A- było medianą ocen w roku akademickim 2018-2019. 55 proc. ocen z kursów było w przedziale A. W 1998 roku było ich 43 procent, zgodnie z raportem wydziałowym, który otrzymałem z Mudd Manuscript Library.
Zakres B obejmował 34 procent, a zakres C – sześć procent. D-ów było zaledwie pół procenta. Szansa Princetonianina na otrzymanie F wynosiła jeden na tysiąc. Pozostałe cztery procent przypadło na „zaliczenia”
Ale mnożenie się szóstek nie jest tak niepokojące, jak to, że studenci, którzy starają się zmaksymalizować swoje średnie ocen (GPA), mogą grać w system. Stopnie są pełne dziwactw. Problem polega na tym, że świat zewnętrzny, który ocenia studentów pod kątem pracy i stypendiów, nie wydaje się wiedzieć lub dbać o te niuanse.
Starający się student ekonomii bierze udział w wysoko ocenianym seminarium z języka angielskiego tylko po to, by dostać piątkę. Absolwenci elitarnych liceów – a jest ich tutaj całe mnóstwo – otrzymują promocje do klas wyższych, w których krzywe egzaminacyjne są bardziej hojne. C’s batter an engineer in her packed introductory courses; her grades might have been in the B-range if class sizes were smaller.
Te scenariusze rozgrywają się każdego dnia w Princeton. Nikt nigdy nie będzie wiedział, co naprawdę oznaczają oceny – zwłaszcza GPA – bez zrozumienia większych trendów na całym uniwersytecie.
W zeszłym roku GPA w całym college’u wynosiło 3,46. Jednak używając średniej stopy inflacji w latach 1985-2000, przewidywałem, że wynosiłaby ona około 3,63 dzisiaj, gdyby deflacja nie miała miejsca. To tyle samo co 3,65 na Harvardzie w 2016 roku i 3,58 na Yale w 2012 roku. Mimo to, oceny Princeton są nadmuchiwane w mniej więcej takim samym tempie, jak pod koniec lat 90.
While deflation aimed to create „uniform grading standards” for academic departments, it didn’t affect them equally. GPA kursów humanistycznych spadła o 0,15 punktu, gdy została wprowadzona, podczas gdy nauki przyrodnicze prawie się nie zmieniły.

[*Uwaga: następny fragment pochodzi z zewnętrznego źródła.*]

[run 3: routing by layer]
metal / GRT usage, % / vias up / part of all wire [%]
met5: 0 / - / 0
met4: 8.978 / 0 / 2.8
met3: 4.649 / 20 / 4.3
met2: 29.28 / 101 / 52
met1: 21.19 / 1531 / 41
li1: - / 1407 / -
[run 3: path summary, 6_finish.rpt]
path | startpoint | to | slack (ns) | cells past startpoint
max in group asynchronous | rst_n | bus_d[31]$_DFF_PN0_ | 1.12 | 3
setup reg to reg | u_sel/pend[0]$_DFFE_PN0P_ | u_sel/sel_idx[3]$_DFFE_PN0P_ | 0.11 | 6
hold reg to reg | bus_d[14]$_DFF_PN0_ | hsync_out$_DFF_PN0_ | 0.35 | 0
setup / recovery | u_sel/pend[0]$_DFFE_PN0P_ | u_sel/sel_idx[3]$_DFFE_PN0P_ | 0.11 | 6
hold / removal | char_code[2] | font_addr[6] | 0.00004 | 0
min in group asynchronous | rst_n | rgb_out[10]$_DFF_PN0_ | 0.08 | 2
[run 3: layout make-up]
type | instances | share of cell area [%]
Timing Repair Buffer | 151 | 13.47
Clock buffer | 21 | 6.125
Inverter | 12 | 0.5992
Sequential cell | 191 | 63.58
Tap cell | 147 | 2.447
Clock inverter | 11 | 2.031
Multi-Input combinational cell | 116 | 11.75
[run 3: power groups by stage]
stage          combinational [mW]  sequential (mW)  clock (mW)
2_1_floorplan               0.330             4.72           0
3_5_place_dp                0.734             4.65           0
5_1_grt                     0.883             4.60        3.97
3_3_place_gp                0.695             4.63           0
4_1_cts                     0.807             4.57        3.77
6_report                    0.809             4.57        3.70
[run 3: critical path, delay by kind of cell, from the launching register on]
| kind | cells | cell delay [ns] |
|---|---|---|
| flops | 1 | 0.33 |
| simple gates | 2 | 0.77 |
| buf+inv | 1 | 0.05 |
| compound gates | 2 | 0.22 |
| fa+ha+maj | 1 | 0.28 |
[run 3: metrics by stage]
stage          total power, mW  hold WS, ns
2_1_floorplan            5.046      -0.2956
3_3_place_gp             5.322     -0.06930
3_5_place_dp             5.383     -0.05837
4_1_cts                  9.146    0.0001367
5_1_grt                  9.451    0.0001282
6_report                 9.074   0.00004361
$ cat config.mk
export PLATFORM = sky130hd
export DESIGN_NAME = audio_level_meter
export DESIGN_NICKNAME = d
export VERILOG_FILES = /design/src/rtl/audio_meter_pkg.sv /design/src/rtl/audio_level_meter_led_bar.sv /design/src/rtl/audio_level_meter.sv
export SDC_FILE = /design/constraint.sdc
export NUM_CORES = 1
export LEC_CHECK = 0
export BUFFER_PORTS_ARGS = -buffer_cell sky130_fd_sc_hd__buf_2
export CAP_MARGIN = 20
export CORE_MARGIN = 10
export CORE_UTILIZATION = 45
export CTS_CLUSTER_SIZE = 28
export DETAILED_ROUTE_END_ITERATION = 10
export PLACE_DENSITY_LB_ADDON = 0.25
export SETUP_SLACK_MARGIN = 0.15
export SLEW_MARGIN = 25
export SYNTH_ARGS = -nofsm -noshare
export SYNTH_HDL_FRONTEND = slang
export SYNTH_HIERARCHICAL = 1
export SYNTH_SLANG_ARGS = --single-unit
$ cat constraint.sdc
create_clock -name clk -period 3.95 [get_ports clk]
set_input_delay 0.5925 -clock clk [delete_from_list [all_inputs] [get_ports clk]]
set_output_delay 0.5925 -clock clk [all_outputs]
set_load 0.05 [all_outputs]
--- src/rtl/cfg_to_pkg.sv ---
`default_nettype none
// +----------------------------------------------------------------------+
// | Module  : cfg_to_pkg                                                 |
// | Brief   : Shared types and constants for the config-request timeout  |
// |           tracker (tracker entry, error response, counter width).    |
// | Revision: 1.0 - initial release                                      |
// +----------------------------------------------------------------------+
package cfg_to_pkg;

  // Entry field widths; the tracker's ADDR_WIDTH / TIMER_WIDTH must match.
  localparam int CFG_TO_ADDR_W = 14;
  localparam int CFG_TO_TS_W   = 32;

  // Width of the saturating statistics counters.
  localparam int CFG_TO_CNT_W  = 16;

  // Avalon response code used on synthesized completions (SLVERR).
  localparam logic [1:0] CFG_TO_ERR_RESP = 2'b10;

  // One tracked non-posted request, in issue order.
  typedef struct packed {
    logic                     is_write;
    logic [CFG_TO_ADDR_W-1:0] addr;
    logic [CFG_TO_TS_W-1:0]   ts;
  } cfg_to_entry_t;

  // Saturating increment for the statistics counters.
  function automatic logic [CFG_TO_CNT_W-1:0] cfg_to_sat_inc(
    input logic [CFG_TO_CNT_W-1:0] v
  );
    return (v == '1) ? v : v + 16'd1;
  endfunction

endpackage
`default_nettype wire

--- src/rtl/cfg_to_fifo.sv ---
`default_nettype none
// +----------------------------------------------------------------------+
// | Module  : cfg_to_fifo                                                |
// | Brief   : Circular buffer of outstanding config requests. Head is    |
// |           the oldest request; push/pop in one cycle are both taken.  |
// | Revision: 1.0 - initial release                                      |
// +----------------------------------------------------------------------+
module cfg_to_fifo
  import cfg_to_pkg::*;
#(
  parameter int DEPTH = 4
) (
  input  logic                       clk_i,
  input  logic                       rstn_i,
  input  logic                       push_i,
  input  cfg_to_entry_t              entry_i,
  input  logic                       pop_i,
  output cfg_to_entry_t              head_o,
  output logic [$clog2(DEPTH):0]     count_o,
  output logic                       full_o,
  output logic                       empty_o
);

  localparam int PW = $clog2(DEPTH);

  cfg_to_entry_t mem_q [DEPTH];
  cfg_to_entry_t mem_d [DEPTH];
  logic [PW-1:0] wr_ptr_q, wr_ptr_d;
  logic [PW-1:0] rd_ptr_q, rd_ptr_d;
  logic [PW:0]   count_q,  count_d;
  logic          w_push, w_pop;

  // Self-protect against overflow/underflow even though the caller gates them.
  assign w_push  = push_i & ~full_o;
  assign w_pop   = pop_i  & ~empty_o;
  assign full_o  = (count_q == (PW+1)'(DEPTH));
  assign empty_o = (count_q == '0);
  assign count_o = count_q;
  assign head_o  = mem_q[rd_ptr_q];

  // Next-state for storage, pointers and occupancy (pointers wrap: DEPTH is 2^n).
  always_comb begin
    mem_d    = mem_q;
    wr_ptr_d = wr_ptr_q;
    rd_ptr_d = rd_ptr_q;
    count_d  = count_q;
    if (w_push) begin
      mem_d[wr_ptr_q] = entry_i;
      wr_ptr_d        = wr_ptr_q + 1'b1;
    end
    if (w_pop) begin
      rd_ptr_d = rd_ptr_q + 1'b1;
    end
    case ({w_push, w_pop})
      2'b10:   count_d = count_q + 1'b1;
      2'b01:   count_d = count_q - 1'b1;
      default: count_d = count_q;
    endcase
  end

  // State registers, cleared asynchronously.
  always_ff @(posedge clk_i or negedge rstn_i) begin
    if (!rstn_i) begin
      wr_ptr_q <= '0;
      rd_ptr_q <= '0;
      count_q  <= '0;
      for (int i = 0; i < DEPTH; i++) begin
        mem_q[i] <= '0;
      end
    end else begin
      wr_ptr_q <= wr_ptr_d;
      rd_ptr_q <= rd_ptr_d;
      count_q  <= count_d;
      mem_q    <= mem_d;
    end
  end

endmodule
`default_nettype wire

--- src/rtl/cfg_timeout_tracker.sv ---
`default_nettype none
// +----------------------------------------------------------------------+
// | Module  : cfg_timeout_tracker                                        |
// | Brief   : Snoops the PCIe root-port cs port, ages the oldest pending |
// |           non-posted request, synthesizes an error completion on     |
// |           expiry and swallows the orphaned late responses.           |
// | Revision: 1.0 - initial release                                      |
// +----------------------------------------------------------------------+
module cfg_timeout_tracker
  import cfg_to_pkg::*;
#(
  parameter int                     ADDR_WIDTH      = CFG_TO_ADDR_W,
  parameter int                     DATA_WIDTH      = 32,
  parameter int                     RESP_WIDTH      = 2,
  parameter int                     MAX_OUTSTANDING = 4,
  parameter int                     TIMER_WIDTH     = CFG_TO_TS_W,
  parameter int                     LOCAL_ADDR_BIT  = 13,
  parameter logic [RESP_WIDTH-1:0]  ERR_RESP        = RESP_WIDTH'(CFG_TO_ERR_RESP),
  parameter logic [DATA_WIDTH-1:0]  TO_RDATA        = '1,
  // Reset value of the free-running timestamp.
  parameter logic [TIMER_WIDTH-1:0] TS_INIT         = '0
) (
  input  logic                                 clk_i,
  input  logic                                 rstn_i,
  input  logic                                 cs_snoop_read_i,
  input  logic                                 cs_snoop_write_i,
  input  logic                                 cs_snoop_waitrequest_i,
  input  logic [ADDR_WIDTH-1:0]                cs_snoop_address_i,
  input  logic                                 cs_snoop_readdatavalid_i,
  input  logic                                 cs_snoop_writerespvalid_i,
  output logic                                 cs_hold_o,
  output logic                                 cs_drop_o,
  output logic                                 cs_to_readdatavalid_o,
  output logic                                 cs_to_writerespvalid_o,
  output logic [DATA_WIDTH-1:0]                cs_to_readdata_o,
  output logic [RESP_WIDTH-1:0]                cs_to_resp_o,
  output logic                                 mux_sel,
  input  logic [TIMER_WIDTH-1:0]               timeout_val_i,
  input  logic                                 enable_i,
  input  logic                                 stat_clear_i,
  output logic [CFG_TO_CNT_W-1:0]              timeout_count_o,
  output logic [CFG_TO_CNT_W-1:0]              orphan_count_o,
  output logic [ADDR_WIDTH-1:0]                last_to_addr_o,
  output logic                                 last_to_write_o,
  output logic                                 timeout_irq_o,
  output logic [$clog2(MAX_OUTSTANDING):0]     outstanding_o
);

  localparam int              OW         = $clog2(MAX_OUTSTANDING) + 1;
  localparam logic [OW-1:0]   ORPHAN_MAX = OW'(MAX_OUTSTANDING);

  cfg_to_entry_t             w_entry, w_head;
  logic [OW-1:0]             w_count;
  logic                      w_full, w_empty;
  logic                      w_accept, w_rsp, w_orphan_rsp, w_expire, w_pop;
  logic [TIMER_WIDTH-1:0]    w_age;

  logic [TIMER_WIDTH-1:0]    ts_q, ts_d;
  logic [OW-1:0]             orphan_q, orphan_d;
  logic                      to_rdv_q, to_rdv_d;
  logic                      to_wrv_q, to_wrv_d;
  logic [CFG_TO_CNT_W-1:0]   to_cnt_q, to_cnt_d;
  logic [CFG_TO_CNT_W-1:0]   orph_cnt_q, orph_cnt_d;
  logic [ADDR_WIDTH-1:0]     last_addr_q, last_addr_d;
  logic                      last_wr_q, last_wr_d;
  logic                      irq_q, irq_d;

  // A request is tracked once the bridge takes it, unless it is bridge-local.
  assign w_accept = (cs_snoop_read_i | cs_snoop_write_i) & ~cs_snoop_waitrequest_i
                  & ~cs_snoop_address_i[LOCAL_ADDR_BIT] & ~cs_hold_o;

  // Real responses either retire the head or are swallowed as orphans.
  assign w_rsp        = cs_snoop_readdatavalid_i | cs_snoop_writerespvalid_i;
  assign w_orphan_rsp = w_rsp & (orphan_q != '0);

  // Modular subtraction keeps the age correct across timestamp wrap.
  assign w_age    = ts_q - TIMER_WIDTH'(w_head.ts);
  assign w_expire = ~w_empty & enable_i & (timeout_val_i != '0)
                  & (w_age >= timeout_val_i) & ~w_rsp;
  assign w_pop    = (w_rsp & ~w_orphan_rsp & ~w_empty) | w_expire;

  // Build the entry pushed on accept.
  always_comb begin
    w_entry          = '0;
    w_entry.is_write = cs_snoop_write_i;
    w_entry.addr     = CFG_TO_ADDR_W'(cs_snoop_address_i);
    w_entry.ts       = CFG_TO_TS_W'(ts_q);
  end

  cfg_to_fifo #(
    .DEPTH   (MAX_OUTSTANDING)
  ) u_fifo (
    .clk_i   (clk_i),
    .rstn_i  (rstn_i),
    .push_i  (w_accept),
    .entry_i (w_entry),
    .pop_i   (w_pop),
    .head_o  (w_head),
    .count_o (w_count),
    .full_o  (w_full),
    .empty_o (w_empty)
  );

  // Next-state: timestamp, orphan credit, synthesized completion and stats.
  always_comb begin
    ts_d        = ts_q + 1'b1;
    orphan_d    = orphan_q;
    to_rdv_d    = w_expire & ~w_head.is_write;
    to_wrv_d    = w_expire &  w_head.is_write;
    to_cnt_d    = stat_clear_i ? '0 : to_cnt_q;
    orph_cnt_d  = stat_clear_i ? '0 : orph_cnt_q;
    last_addr_d = stat_clear_i ? '0 : last_addr_q;
    last_wr_d   = stat_clear_i ? 1'b0 : last_wr_q;
    irq_d       = stat_clear_i ? 1'b0 : irq_q;

    if (w_orphan_rsp) begin
      orphan_d   = orphan_q - 1'b1;
      orph_cnt_d = cfg_to_sat_inc(orph_cnt_d);
    end

    // Expiry is applied after the clear so a coincident timeout is kept.
    if (w_expire) begin
      if (orphan_q != ORPHAN_MAX) begin
        orphan_d = orphan_q + 1'b1;
      end
      to_cnt_d    = cfg_to_sat_inc(to_cnt_d);
      last_addr_d = ADDR_WIDTH'(w_head.addr);
      last_wr_d   = w_head.is_write;
      irq_d       = 1'b1;
    end
  end

  // State registers, cleared asynchronously; reset never emits a completion.
  always_ff @(posedge clk_i or negedge rstn_i) begin
    if (!rstn_i) begin
      ts_q        <= TS_INIT;
      orphan_q    <= '0;
      to_rdv_q    <= 1'b0;
      to_wrv_q    <= 1'b0;
      to_cnt_q    <= '0;
      orph_cnt_q  <= '0;
      last_addr_q <= '0;
      last_wr_q   <= 1'b0;
      irq_q       <= 1'b0;
    end else begin
      ts_q        <= ts_d;
      orphan_q    <= orphan_d;
      to_rdv_q    <= to_rdv_d;
      to_wrv_q    <= to_wrv_d;
      to_cnt_q    <= to_cnt_d;
      orph_cnt_q  <= orph_cnt_d;
      last_addr_q <= last_addr_d;
      last_wr_q   <= last_wr_d;
      irq_q       <= irq_d;
    end
  end

  assign cs_hold_o              = w_full;
  assign cs_drop_o              = w_orphan_rsp;
  assign cs_to_readdatavalid_o  = to_rdv_q;
  assign cs_to_writerespvalid_o = to_wrv_q;
  assign mux_sel                = to_rdv_q | to_wrv_q;
  assign cs_to_readdata_o       = to_rdv_q ? TO_RDATA : '0;
  assign cs_to_resp_o           = (to_rdv_q | to_wrv_q) ? ERR_RESP : '0;
  assign timeout_count_o        = to_cnt_q;
  assign orphan_count_o         = orph_cnt_q;
  assign last_to_addr_o         = last_addr_q;
  assign last_to_write_o        = last_wr_q;
  assign timeout_irq_o          = irq_q;
  assign outstanding_o          = w_count;

endmodule
`default_nettype wire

Inżynieria i nauki społeczne odnotowały spadek o 0,10 punktu.
Oceny były o 0,30-0,35 punktu wyższe w naukach humanistycznych niż w naukach przyrodniczych co najmniej od 1985 roku. Ale różnica zmniejszyła się do 0,20 punktu podczas szczytu polityki. Dziś powróciła do poziomu 0,30.

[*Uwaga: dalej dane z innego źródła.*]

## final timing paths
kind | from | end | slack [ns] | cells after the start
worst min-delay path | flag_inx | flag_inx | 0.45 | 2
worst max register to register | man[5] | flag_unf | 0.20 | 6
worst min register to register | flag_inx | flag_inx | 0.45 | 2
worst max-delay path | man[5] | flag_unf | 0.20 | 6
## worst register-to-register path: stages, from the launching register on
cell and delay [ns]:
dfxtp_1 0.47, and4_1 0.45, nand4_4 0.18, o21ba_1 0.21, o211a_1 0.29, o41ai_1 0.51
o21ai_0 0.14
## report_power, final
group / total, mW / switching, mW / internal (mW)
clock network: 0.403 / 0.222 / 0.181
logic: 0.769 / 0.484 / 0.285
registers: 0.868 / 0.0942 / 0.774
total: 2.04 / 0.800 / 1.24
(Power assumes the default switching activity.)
**config.mk**
```make
export PLATFORM = sky130hd
export DESIGN_NAME = dispense_ctrl
export DESIGN_NICKNAME = d
export VERILOG_FILES = /design/src/rtl/dispense_ctrl.sv
export SDC_FILE = /design/constraint.sdc
export NUM_CORES = 1
export LEC_CHECK = 0
export BUFFER_PORTS_ARGS = -buffer_cell sky130_fd_sc_hd__buf_4
export CORE_MARGIN = 5
export CORE_UTILIZATION = 56
export DETAILED_ROUTE_END_ITERATION = 10
export GPL_ROUTABILITY_DRIVEN = 0
export HOLD_SLACK_MARGIN = 0.06
export PLACE_DENSITY = 0.84
export REMOVE_ABC_BUFFERS = 1
export SLEW_MARGIN = 20
export SYNTH_ARGS = -nofsm -noshare
export SYNTH_HDL_FRONTEND = slang
export SYNTH_SLANG_ARGS = --single-unit
```
**constraint.sdc**
```tcl
create_clock -name clk -period 2.7 [get_ports clk]
set_input_delay 0 -clock clk [delete_from_list [all_inputs] [get_ports clk]]
set_output_delay 0 -clock clk [all_outputs]
set_load 0.03 [all_outputs]
```
**src/rtl/dispense_ctrl.sv**
```systemverilog
// dispense_ctrl: product dispense sequencer.
// A valid request latches the product code, drives the motor for PULSE_LEN
// cycles, then waits up to TIMEOUT cycles for the motor-done sensor. On success
// it issues a one-cycle completion strobe carrying the code. On timeout it
// holds an error until it is cleared. Invalid codes raise a one-cycle error.
// Optional feature: define DISPENSE_COUNT_EN to add a saturating 8-bit count
// (cnt) of completed dispenses.
module dispense_ctrl #(
    parameter int PW        = 3,
    parameter int NPROD     = 5,
    parameter int PULSE_LEN = 4,
    parameter int TIMEOUT   = 15
) (
    input  logic          clk,
    input  logic          reset,
    input  logic [PW-1:0] C,
    input  logic          K,
    input  logic          ack,
    input  logic          clr,
    output logic          motor,
    output logic          busy,
    output logic          A,
    output logic [PW-1:0] P,
    output logic          err
`ifdef DISPENSE_COUNT_EN
    ,
    output logic [7:0]    cnt
`endif
);

    // One counter serves both the drive pulse and the ack timeout, so it is
    // sized for the larger of the two; its terminal values stop it before wrap.
    localparam int            MAXC       = (PULSE_LEN > TIMEOUT) ? PULSE_LEN : TIMEOUT;
    localparam int            CW         = $clog2(MAXC + 1);
    localparam logic [CW-1:0] DRIVE_LAST = CW'(PULSE_LEN - 1);
    localparam logic [CW-1:0] WAIT_LAST  = CW'(TIMEOUT - 1);
    localparam logic [PW-1:0] CODE_MAX   = PW'(NPROD);

    typedef enum logic [2:0] {
        IDLE,
        DRIVE,
        WAIT_ACK,
        DONE,
        FAULT
    } state_t;

    state_t        state_reg, state_next;
    logic [CW-1:0] count_reg, count_next;
    logic [PW-1:0] code_reg, code_next;
    logic          bad_req;
    logic          motor_next, busy_next, a_next, err_next;
    logic [PW-1:0] p_next;

    // Next-state, counter and latched-code logic; outputs are derived from
    // the next state so the registered outputs line up with the state.
    always_comb begin
        state_next = state_reg;
        count_next = count_reg;
        code_next  = code_reg;
        bad_req    = 1'b0;
        case (state_reg)
            IDLE: begin
                if (K) begin
                    if ((C != '0) && (C <= CODE_MAX)) begin
                        state_next = DRIVE;
                        code_next  = C;
                        count_next = '0;
                    end else begin
                        bad_req = 1'b1;
                    end
                end
            end
            DRIVE: begin
                // ack is deliberately not looked at while the motor runs
                if (count_reg == DRIVE_LAST) begin
                    state_next = WAIT_ACK;
                    count_next = '0;
                end else begin
                    count_next = count_reg + 1'b1;
                end
            end
            WAIT_ACK: begin
                // ack takes priority, so an ack on the last allowed cycle succeeds
                if (ack) begin
                    state_next = DONE;
                    count_next = '0;
                end else if (count_reg == WAIT_LAST) begin
                    state_next = FAULT;
                    count_next = '0;
                end else begin
                    count_next = count_reg + 1'b1;
                end
            end
            DONE: begin
                state_next = IDLE;
            end
            FAULT: begin
                if (clr) begin
                    state_next = IDLE;
                end
            end
            default: begin
                state_next = IDLE;
            end
        endcase

        motor_next = (state_next == DRIVE);
        busy_next  = (state_next != IDLE);
        a_next     = (state_next == DONE);
        p_next     = (state_next == DONE) ? code_next : '0;
        err_next   = (state_next == FAULT) || bad_req;
    end

    // State, counter, latched code and registered outputs.
    always_ff @(posedge clk or posedge reset) begin
        if (reset) begin
            state_reg <= IDLE;
            count_reg <= '0;
            code_reg  <= '0;
            motor     <= 1'b0;
            busy      <= 1'b0;
            A         <= 1'b0;
            P         <= '0;
            err       <= 1'b0;
        end else begin
            state_reg <= state_next;
            count_reg <= count_next;
            code_reg  <= code_next;
            motor     <= motor_next;
            busy      <= busy_next;
            A         <= a_next;
            P         <= p_next;
            err       <= err_next;
        end
    end

`ifdef DISPENSE_COUNT_EN
    // Saturating count of completed dispenses, bumped once per DONE cycle.
    always_ff @(posedge clk or posedge reset) begin
        if (reset) begin
            cnt <= 8'd0;
        end else if ((state_reg == DONE) && (cnt != 8'hFF)) begin
            cnt <= cnt + 8'd1;
        end
    end
`endif

endmodule

```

A’s były najczęstszą oceną we wszystkich działach akademickich. Ponad dwie trzecie ocen z nauk humanistycznych było w zakresie A – C praktycznie nie istniały – w porównaniu do 46 procent w naukach przyrodniczych.
Ale chociaż inżynieria i nauki przyrodnicze były oceniane surowiej, studenci mieli dwa razy większe szanse na zdobycie w nich szóstki niż ich koledzy z innych wydziałów. W przeciwieństwie do ogólnych A, profesorowie muszą złożyć specjalne oświadczenie wyjaśniające, dlaczego dają A+. Oba są warte 4.0 punkty w skali GPA.
„Nawet poszczególni wykładowcy w obrębie wydziałów mają bardzo różne praktyki w sposobie przyznawania ocen A+,” notatka Biura Dziekana Kolegium odnotowała zeszłej jesieni. A+’s stanowiły jedną na dwanaście ocen z Inżynierii Cywilnej i Środowiskowej. Studia Wschodnioazjatyckie nie dały żadnej.
Slavic Languages and Literatures zajęło tytuł posiadania najwyższego GPA kursu (3.75) wśród 36 wydziałów Princeton. Na drugim miejscu znalazła się Muzyka (3,69), a na trzecim Literatura Porównawcza (3,68).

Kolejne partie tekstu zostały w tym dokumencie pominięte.